産経新聞社とFNN(フジニュースネットワーク)は15、16両日、合同世論調査を実施した。金融庁金融審議会が報告書で、公的年金だけでは老後資金が2千万円不足すると試算したことを受け、年金制度について「不信感が増した」との回答が51・0%に上り、「変わらない」の44・6%を上回った。
「これまで老後は年金だけで暮らしていけると思っていたか」との質問では「思っていなかった」が84・2%に達し、「思っていた」の13・9%を大きく上回った。政府が「100年安心」の年金制度を主張する中、公的年金がもともと老後資金の全てを賄う設計とはなっていないことに対する国民の冷静な受け止めがうかがえた。
麻生太郎金融担当相が報告書を受理しない対応については「適切でない」との回答が72・4%を占めた。自民党支持層に限っても68・7%が「適切でない」と回答した。
安倍晋三内閣の支持率は47・3%で、前回調査(5月11、12両日実施)より3・4ポイント減り、不支持率は同1・6ポイント増の36・5%だった。自民党の支持率も前回比5・1ポイント減の35・9%となり、「2千万円問題」が影響したとみられる。
菅義偉(すが・よしひで)官房長官は17日に国会内で開かれた政府・与党協議会で、報告書について「冷静に丁寧に説明し、不安をあおることのないように進めたい」と述べた。自民党が17日に開いた全国幹事長会議の出席者からも「大事な時期に不安要素が出た。極力こういうことは避けなければならない」との批判が出た。
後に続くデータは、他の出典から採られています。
## src/rtl/mpmc10_req_pipe.sv

```systemverilog
// -----------------------------------------------------------------------------
// mpmc10_req_pipe
//
// Elastic valid/ready pipeline for mpmc10 request/response buses. Each stage
// is a 2-entry skid slice, so every ready is a flop output and one item per
// cycle is sustained under backpressure. Data is an opaque W-bit vector;
// callers cast their request/response structs to and from it.
//
// Parameters:
//   W      - data width in bits
//   STAGES - number of skid slices in series (0..8); 0 is a wire-through
//   LVLW   - width of the level output (derived from STAGES)
//
// Ports:
//   clk, rst_n         - clock, asynchronous active-low reset
//   s_valid/s_ready/s_data - upstream handshake (s_ready registered)
//   m_valid/m_ready/m_data - downstream handshake (m_valid/m_data registered)
//   level              - registered count of entries held in all slices
//   flush              - synchronous discard of all entries; present only
//                        when MPMC10_PIPE_FLUSH_EN is defined
// -----------------------------------------------------------------------------
module mpmc10_req_pipe #(
    parameter int W      = 256,
    parameter int STAGES = 2,
    // A zero-stage build keeps a 1-bit level port tied low.
    parameter int LVLW   = (STAGES == 0) ? 1 : $clog2(2 * STAGES + 1)
) (
    input  logic            clk,
    input  logic            rst_n,
`ifdef MPMC10_PIPE_FLUSH_EN
    input  logic            flush,
`endif
    input  logic            s_valid,
    output logic            s_ready,
    input  logic [W-1:0]    s_data,
    output logic            m_valid,
    input  logic            m_ready,
    output logic [W-1:0]    m_data,
    output logic [LVLW-1:0] level
);

    typedef enum logic [1:0] {
        ST_EMPTY = 2'd0,
        ST_ONE   = 2'd1,
        ST_TWO   = 2'd2
    } slice_state_e;

    logic w_flush;
`ifdef MPMC10_PIPE_FLUSH_EN
    assign w_flush = flush;
`else
    assign w_flush = 1'b0;
`endif

    if (STAGES == 0) begin : g_bypass

        assign m_valid = s_valid;
        assign s_ready = m_ready;
        assign m_data  = s_data;
        assign level   = '0;

    end else begin : g_pipe

        // Cross-slice views: each slice publishes its registered outputs here.
        logic [STAGES-1:0] w_valid;
        logic [STAGES-1:0] w_rdy;
        logic [W-1:0]      w_data   [STAGES];
        logic [1:0]        w_cnt_nx [STAGES];
        logic [LVLW-1:0]   w_level_nx;
        logic [LVLW-1:0]   r_level;

        for (genvar k = 0; k < STAGES; k++) begin : g_slice
            logic         r_main_v;
            logic         r_skid_v;
            logic         r_rdy;
            logic [W-1:0] r_main_d;
            logic [W-1:0] r_skid_d;

            logic         w_in_v;
            logic [W-1:0] w_in_d;
            logic         w_out_rdy;
            logic         w_acc;
            logic         w_take;
            logic         w_main_v_nx;
            logic         w_skid_v_nx;
            logic [W-1:0] w_main_d_nx;
            logic [W-1:0] w_skid_d_nx;
            slice_state_e w_state;

            if (k == 0) begin : g_head
                assign w_in_v = s_valid;
                assign w_in_d = s_data;
            end else begin : g_link
                assign w_in_v = w_valid[k-1];
                assign w_in_d = w_data[k-1];
            end

            if (k == STAGES - 1) begin : g_tail
                assign w_out_rdy = m_ready;
            end else begin : g_mid
                assign w_out_rdy = w_rdy[k+1];
            end

            assign w_acc   = w_in_v & r_rdy;
            assign w_take  = r_main_v & w_out_rdy;
            assign w_state = !r_main_v ? ST_EMPTY : (r_skid_v ? ST_TWO : ST_ONE);

            // NOTE: every output gets its hold value first, so no path through
            // the case leaves a signal unassigned and no latch is inferred.
            always_comb begin
                w_main_v_nx = r_main_v;
                w_skid_v_nx = r_skid_v;
                w_main_d_nx = r_main_d;
                w_skid_d_nx = r_skid_d;
                case (w_state)
                    ST_EMPTY: begin
                        if (w_acc) begin
                            w_main_v_nx = 1'b1;
                            w_main_d_nx = w_in_d;
                        end
                    end
                    ST_ONE: begin
                        if (w_acc && w_take) begin
                            w_main_d_nx = w_in_d;
                        end else if (w_acc) begin
                            // Downstream stalled: park the new item in the skid.
                            w_skid_v_nx = 1'b1;
                            w_skid_d_nx = w_in_d;
                        end else if (w_take) begin
                            w_main_v_nx = 1'b0;
                        end
                    end
                    ST_TWO: begin
                        // r_rdy is low here, so only the drain side can move.
                        if (w_take) begin
                            w_skid_v_nx = 1'b0;
                            w_main_d_nx = r_skid_d;
                        end
                    end
                    default: ;
                endcase
                // Flush wins over any same-cycle transfer, dropping it.
                if (w_flush) begin
                    w_main_v_nx = 1'b0;
                    w_skid_v_nx = 1'b0;
                end
            end

            // NOTE: sequential state uses non-blocking assignments so every
            // slice samples its neighbours' pre-edge values.
            always_ff @(posedge clk or negedge rst_n) begin
                if (!rst_n) begin
                    r_main_v <= 1'b0;
                    r_skid_v <= 1'b0;
                    r_rdy    <= 1'b0;
                    // NOTE: the data registers are reset too, so m_data reads
                    // zero out of reset instead of stale contents.
                    r_main_d <= '0;
                    r_skid_d <= '0;
                end else begin
                    r_main_v <= w_main_v_nx;
                    r_skid_v <= w_skid_v_nx;
                    r_main_d <= w_main_d_nx;
                    r_skid_d <= w_skid_d_nx;
                    // Ready is computed from the next state so it is a pure flop.
                    r_rdy    <= !(w_main_v_nx && w_skid_v_nx);
                end
            end

            assign w_valid[k]  = r_main_v;
            assign w_rdy[k]    = r_rdy;
            assign w_data[k]   = r_main_d;
            assign w_cnt_nx[k] = {1'b0, w_main_v_nx} + {1'b0, w_skid_v_nx};
        end

        // Level is summed from next-state valids so it moves on the same edge.
        always_comb begin
            w_level_nx = '0;
            for (int i = 0; i < STAGES; i++) begin
                w_level_nx = w_level_nx + LVLW'(w_cnt_nx[i]);
            end
        end

        always_ff @(posedge clk or negedge rst_n) begin
            if (!rst_n) begin
                r_level <= '0;
            end else begin
                r_level <= w_level_nx;
            end
        end

        assign s_ready = w_rdy[0];
        assign m_valid = w_valid[STAGES-1];
        assign m_data  = w_data[STAGES-1];
        assign level   = r_level;

    end

endmodule
```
一方、野党はこの問題を政府の失策とし、夏の参院選での争点化をもくろむが、政党支持率は伸び悩んでいる。立憲民主は前回比0・6ポイント減の6・8%、国民民主も同0・6ポイント減の0・5%にとどまった。国民が冷静に年金制度をとらえている中、批判だけで支持を得るのは難しいようだ。
立憲民主は「高齢者の不安に対応できる医療や介護の体制を早期に作り上げることが対案だ」(枝野幸男代表)としており、近く発表する参院選公約での具体策が注目される。